暴君タイヨウ(後編)

 さて、3年で、またもタイヨウと一緒になってしまった。1年生なんて半分小学生みたいなものだったのに対して、3年にもなれば少しは大人な考えも根付いてくるのだろうか、こともあろうに
タイヨウはクラス委員長に担ぎ出された。




 多分誰かが推挙したのだろう。ただ、この選択肢はある意味間違ってはいなかったかもしれない。クラスの権力ピラミッドが揺るがない為には、実質的な力を持つタイヨウに、表舞台に引きずり込むことは、「毒をもって毒を制す」に通じるものがあった。
 ただ、1年の頃と違い、クラスには、メンバーも穏健派ながら男女に絶大な人気を誇る「ヤッチ」と、自分より威張る人間を許さない強硬派の「アツシ」がいた。
 相変わらずクラスのみんなが「タイヨウ君」と媚びへつらう中で、ヤッチは「タイヨウ」と呼び捨てしていた。彼にとっては別に他意なくそう言っていたようであるが、少々マヌケで誰にも優しいヤッチは、やがて彼がクラスのリーダーとなる。
 一方アツシは単にタイヨウのことが嫌いなだけで、特別な行動は控えていた。私もアツシとはあまり仲が良くなく、最初は「どっちもどっちだ」と思っていた。
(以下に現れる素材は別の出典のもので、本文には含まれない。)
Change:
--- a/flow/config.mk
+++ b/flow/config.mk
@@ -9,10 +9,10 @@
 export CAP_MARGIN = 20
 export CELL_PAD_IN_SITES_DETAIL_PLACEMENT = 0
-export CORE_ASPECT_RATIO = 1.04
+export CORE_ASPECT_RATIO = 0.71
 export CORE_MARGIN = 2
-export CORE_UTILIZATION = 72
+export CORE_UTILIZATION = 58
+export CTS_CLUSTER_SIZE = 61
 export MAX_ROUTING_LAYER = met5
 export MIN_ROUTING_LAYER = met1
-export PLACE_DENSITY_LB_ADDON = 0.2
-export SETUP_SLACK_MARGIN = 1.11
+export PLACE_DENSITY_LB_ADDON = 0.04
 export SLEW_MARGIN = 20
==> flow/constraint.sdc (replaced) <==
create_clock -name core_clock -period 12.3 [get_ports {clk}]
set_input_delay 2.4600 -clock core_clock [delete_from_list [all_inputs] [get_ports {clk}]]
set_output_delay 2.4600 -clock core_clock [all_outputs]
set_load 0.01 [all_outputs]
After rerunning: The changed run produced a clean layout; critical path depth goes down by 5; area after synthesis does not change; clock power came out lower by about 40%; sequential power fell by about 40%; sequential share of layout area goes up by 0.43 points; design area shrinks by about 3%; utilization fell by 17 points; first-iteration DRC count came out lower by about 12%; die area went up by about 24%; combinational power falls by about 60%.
 さて、委員長となったタイヨウだが、前半期は1年の頃とあまり変わらなかった。私も肩がこすれただけでぶち切れて壁に叩きつけられたことがあった。昼休みの野球でヘマするとクラス内で散々な暴言を吐きまくられたこともあった。我々同級生だけでなく、担任のクラミ先生にも授業中暴言を吐き、「お前はあたまがおかしいんじゃないか!?」と先生まで言ってはならない言葉を放たせた。
 委員長としての仕事は、何かしていたような気がするが、本人の満足度と我々の評価とは大きなズレがあったようだ。前述の「毒をもって・・・」の、対象となる毒が、このクラスにはいなかった。結局使えない毒タイヨウは、「やっぱりただのキレるバカ」の印象を根強くしたとともに、我慢できなくなったクラスメイトは緩やかながらタイヨウから避けていった。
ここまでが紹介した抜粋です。